こんにちは。個太郎塾佐久平教室の渡辺です。
今日は中秋の名月、お月見ですね。満月といえば、竹取物語に出てくる描写で「望月の明るさを十合わせたるばかりにて、在る人の毛の穴さへ見ゆるほどなり」という表現が有名です。
月と地球は年々遠ざかっている!?
いくら満月とはいえ、月の明るさが十倍になったからって毛穴まで見えるほどなの?と、ちょっと不思議に思うかもしれません。
実は、月は地球から年あたり3㎝の速さで離れていっているそうです。つまり今からおおよそ1200年前の平安時代は今よりもっと月と地球は近かったと言われているのです。そこでざっくり計算してみると、その距離なんと36m!……まあ、ほぼ誤差のようなものですよね。

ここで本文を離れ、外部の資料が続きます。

==> trial 25 <==
Design fmad_fp32, start of the top module:
module fmad_fp32
  (
   input         clk,
   input         reset,
   input         req,
   input [31:0]  x,
   input [31:0]  y,
   input [31:0]  z,
   output [31:0] rslt,
   output [4:0]  flag
   );
make LEC_CHECK=0 ABC_AREA=1 CAP_MARGIN=15 CORE_ASPECT_RATIO=0.5 CORE_MARGIN=2 CORE_UTILIZATION=72 CTS_CLUSTER_DIAMETER=307 CTS_CLUSTER_SIZE=100 PLACE_DENSITY=0.42 SETUP_SLACK_MARGIN=3.88 SLEW_MARGIN=20 TNS_END_PERCENT=10 finish   # period 13.2 ns
run.sh (not shown) runs the stock make flow with config.mk's settings and CLKGATE_MAP_FILE=.
==> trial 36: changes against trial 25 <==
- ABC_AREA: 1 -> default
- CORE_ASPECT_RATIO: 0.5 -> default
- CTS_CLUSTER_DIAMETER: 307 -> default
- CTS_CLUSTER_SIZE: 100 -> 40
- PLACE_DENSITY: 0.42 -> default
- SETUP_SLACK_MARGIN: 3.88 -> default
- TNS_END_PERCENT: 10 -> default
==> flow/constraint.sdc (replaced) <==
create_clock -name core_clock -period 13.6 [get_ports {clk}]
set_input_delay 2.7200 -clock core_clock [delete_from_list [all_inputs] [get_ports {clk}]]
set_output_delay 2.7200 -clock core_clock [all_outputs]
set_load 0.01 [all_outputs]
==> build 9: changes against trial 25 <==
- ABC_AREA: 1 -> default
- CAP_MARGIN: 15 -> 20
- CORE_ASPECT_RATIO: 0.5 -> default
- CORE_UTILIZATION: 72 -> 58
- CTS_CLUSTER_DIAMETER: 307 -> default
- CTS_CLUSTER_SIZE: 100 -> default
- PLACE_DENSITY: 0.42 -> default
- SETUP_SLACK_MARGIN: 3.88 -> default
- TNS_END_PERCENT: 10 -> default
==> flow/constraint.sdc (replaced) <==
create_clock -name core_clock -period 9.35 [get_ports {clk}]
set_input_delay 1.8700 -clock core_clock [delete_from_list [all_inputs] [get_ports {clk}]]
set_output_delay 1.8700 -clock core_clock [all_outputs]
set_load 0.01 [all_outputs]
==> trial 44: changes against trial 25 <==
- ABC_AREA: 1 -> default
- CAP_MARGIN: 15 -> 20
- CORE_ASPECT_RATIO: 0.5 -> default
- CORE_UTILIZATION: 72 -> 51
- CTS_CLUSTER_DIAMETER: 307 -> default
- CTS_CLUSTER_SIZE: 100 -> default
- PLACE_DENSITY: 0.42 -> default
- SETUP_SLACK_MARGIN: 3.88 -> default
- TNS_END_PERCENT: 10 -> default
==> flow/constraint.sdc (replaced) <==
create_clock -name core_clock -period 16.8 [get_ports {clk}]
set_input_delay 3.3600 -clock core_clock [delete_from_list [all_inputs] [get_ports {clk}]]
set_output_delay 3.3600 -clock core_clock [all_outputs]
set_load 0.01 [all_outputs]
==> comparison table <==
item                                                                trial 36    trial 44                   build 9        trial 25
Outcome                                             finished with violations  no timing/DRC/antenna violations  finished with violations  did not finish
Stage where the flow stopped                                               -           -                         -  global routing
Violated checks                                                 setup timing           -              setup timing               -
Die outline area                                                   74800 um2  105000 um2                 92600 um2       74300 um2
Number of clock-tree buffers in the layout                                42          44                        52               -
Post-synthesis average cell area                                    8.01 um2    8.01 um2                  8.01 um2        6.73 um2
End-of-flow core utilization                                           0.813       0.552                     0.805               -
Nets at Floorplan                                                       7197        7197                      7197            8371
Final cell area excluding filler cells                             58300 um2   56200 um2                 72200 um2               -
Required time of the critical path                                  13.93 ns    17.10 ns                   9.68 ns               -
Placeable core region                                              71700 um2  102000 um2                 89700 um2       71100 um2
Number of multi-input logic gates                                       5319        5319                      5319               -
Final hold slack                                                    0.389 ns    0.407 ns                  0.426 ns               -
Sequential cell count                                                    340         340                       340               -
Buffer-and-inverter tally for the worst setup path                        17           5                         4               -
Routed via count                                                       54300       48600                     60800               -
Average wire length per cell after detail routing                    26.5 um     25.8 um                   26.2 um               -
Number of diodes added for antenna fixing                                  4           1                         6               -

---

==> branch amber: inputs <==
fmad_fp32 again, from the RTL that the note above started with.
Settings: LEC_CHECK=0, CAP_MARGIN=35, CELL_PAD_IN_SITES_DETAIL_PLACEMENT=1, CELL_PAD_IN_SITES_GLOBAL_PLACEMENT=1, CORE_ASPECT_RATIO=1.72, CORE_MARGIN=8, CORE_UTILIZATION=40, CTS_CLUSTER_SIZE=45, GPL_ROUTABILITY_DRIVEN=1, GPL_TIMING_DRIVEN=0, MIN_ROUTING_LAYER=met1, SETUP_SLACK_MARGIN=-0.65, SLEW_MARGIN=20; clock period 14.7 ns.
==> branch willow: changes against branch amber <==
ABC_AREA = 1   (was default)
CAP_MARGIN = 0   (was 35)
CELL_PAD_IN_SITES_DETAIL_PLACEMENT = default   (was 1)
CELL_PAD_IN_SITES_GLOBAL_PLACEMENT = default   (was 1)
CORE_ASPECT_RATIO = 0.91   (was 1.72)
CORE_MARGIN = 2   (was 8)
CORE_UTILIZATION = 72   (was 40)
CTS_CLUSTER_DIAMETER = 222   (was default)
CTS_CLUSTER_SIZE = 39   (was 45)
GPL_ROUTABILITY_DRIVEN = default   (was 1)
GPL_TIMING_DRIVEN = default   (was 0)
MIN_ROUTING_LAYER = default   (was met1)
SETUP_SLACK_MARGIN = 3.14   (was -0.65)
==> flow/constraint.sdc (replaced) <==
create_clock -name core_clock -period 10.6 [get_ports {clk}]
set_input_delay 2.1200 -clock core_clock [delete_from_list [all_inputs] [get_ports {clk}]]
set_output_delay 2.1200 -clock core_clock [all_outputs]
set_load 0.01 [all_outputs]
==> branch delta: changes against branch amber <==
CAP_MARGIN = 20   (was 35)
CELL_PAD_IN_SITES_DETAIL_PLACEMENT = default   (was 1)
CELL_PAD_IN_SITES_GLOBAL_PLACEMENT = 3   (was 1)
CORE_ASPECT_RATIO = default   (was 1.72)
CORE_MARGIN = 2   (was 8)
CORE_UTILIZATION = 62   (was 40)
CTS_CLUSTER_SIZE = default   (was 45)
GPL_ROUTABILITY_DRIVEN = 0   (was 1)
GPL_TIMING_DRIVEN = default   (was 0)
MAX_ROUTING_LAYER = met4   (was default)
PLACE_DENSITY_LB_ADDON = 0.14   (was default)
SETUP_SLACK_MARGIN = default   (was -0.65)
==> flow/constraint.sdc (replaced) <==
create_clock -name core_clock -period 19.7 [get_ports {clk}]
set_input_delay 3.9400 -clock core_clock [delete_from_list [all_inputs] [get_ports {clk}]]
set_output_delay 3.9400 -clock core_clock [all_outputs]
set_load 0.01 [all_outputs]
==> summary of the runs <==
- Against branch willow, the area after synthesis of branch amber is higher by about 0.9%.
- In branch willow the die size is lower than in branch amber, by about 50%.
- In synthesized cell count, branch amber and branch delta do not differ.
- Branch amber reached the layout checks and failed them: negative setup slack. Branch willow died in 5_1_grt, error GRT-0116. Branch delta ended with an error in 3_1_place_gp_skip_io.
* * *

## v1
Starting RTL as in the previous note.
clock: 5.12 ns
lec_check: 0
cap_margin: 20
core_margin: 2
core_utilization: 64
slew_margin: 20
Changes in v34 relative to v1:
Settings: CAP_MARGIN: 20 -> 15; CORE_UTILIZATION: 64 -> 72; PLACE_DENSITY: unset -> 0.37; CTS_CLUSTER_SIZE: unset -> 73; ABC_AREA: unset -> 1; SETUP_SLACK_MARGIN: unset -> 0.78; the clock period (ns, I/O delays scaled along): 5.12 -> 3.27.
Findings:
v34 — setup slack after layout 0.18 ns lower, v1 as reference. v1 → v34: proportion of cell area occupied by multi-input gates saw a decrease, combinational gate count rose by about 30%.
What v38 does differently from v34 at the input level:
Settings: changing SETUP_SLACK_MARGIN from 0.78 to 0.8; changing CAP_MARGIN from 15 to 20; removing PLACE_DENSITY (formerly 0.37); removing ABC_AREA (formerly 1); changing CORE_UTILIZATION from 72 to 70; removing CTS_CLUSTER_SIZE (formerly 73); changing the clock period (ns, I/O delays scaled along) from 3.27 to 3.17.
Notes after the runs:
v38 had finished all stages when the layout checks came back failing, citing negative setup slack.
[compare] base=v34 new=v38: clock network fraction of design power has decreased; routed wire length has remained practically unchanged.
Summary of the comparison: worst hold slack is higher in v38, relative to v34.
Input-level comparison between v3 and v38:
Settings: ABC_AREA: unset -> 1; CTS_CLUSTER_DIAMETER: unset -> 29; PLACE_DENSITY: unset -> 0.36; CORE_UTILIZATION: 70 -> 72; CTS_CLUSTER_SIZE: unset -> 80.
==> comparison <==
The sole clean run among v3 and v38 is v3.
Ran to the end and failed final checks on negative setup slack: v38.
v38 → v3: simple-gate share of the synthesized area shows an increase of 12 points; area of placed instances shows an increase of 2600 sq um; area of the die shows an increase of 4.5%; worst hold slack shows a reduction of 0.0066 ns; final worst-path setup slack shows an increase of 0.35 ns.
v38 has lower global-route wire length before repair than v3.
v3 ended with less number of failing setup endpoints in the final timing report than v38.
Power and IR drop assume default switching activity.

ではどうして「夜を照らす・すごく明るいもの」を説明するのに満月をつかったのでしょうか。
もちろん、かぐや姫が月の都の住人であったことが大きいでしょう。そのほかに考えられるのは、当時の夜が今よりずっと暗いものであったため、相対的に満月がとても明るく映っていたということです。
平安時代の夜は暗かった?
平安時代の照明器具に「高灯台」というものがあります。これは器に油と芯を入れて火を灯す照明器具で、せいぜい豆電球ほどの明るさだと言われています。どんなに近寄っても本も読めないくらいの明るさです。
それよりもずっと後の江戸時代は蝋燭を使っていたものの、夜も絶えず照明が灯されていて夜のこない街、不夜城の吉原ですらこのくらいの明るさでした。
思ったより暗く感じるのではないでしょうか。いまと違って電灯もなく、蝋燭や油などの燃料はとても貴重であった時代、人々は昼夜のリズムに合わせて生活をしていました。そのため、満月の明かりは今よりずっと、とても明るく感じた、といわれています。
一年のなかでもっとも月が綺麗に見えるといわれる中秋の名月、皆さんもぜひ電気を消して月明かりを楽しんでみてはいかがでしょうか。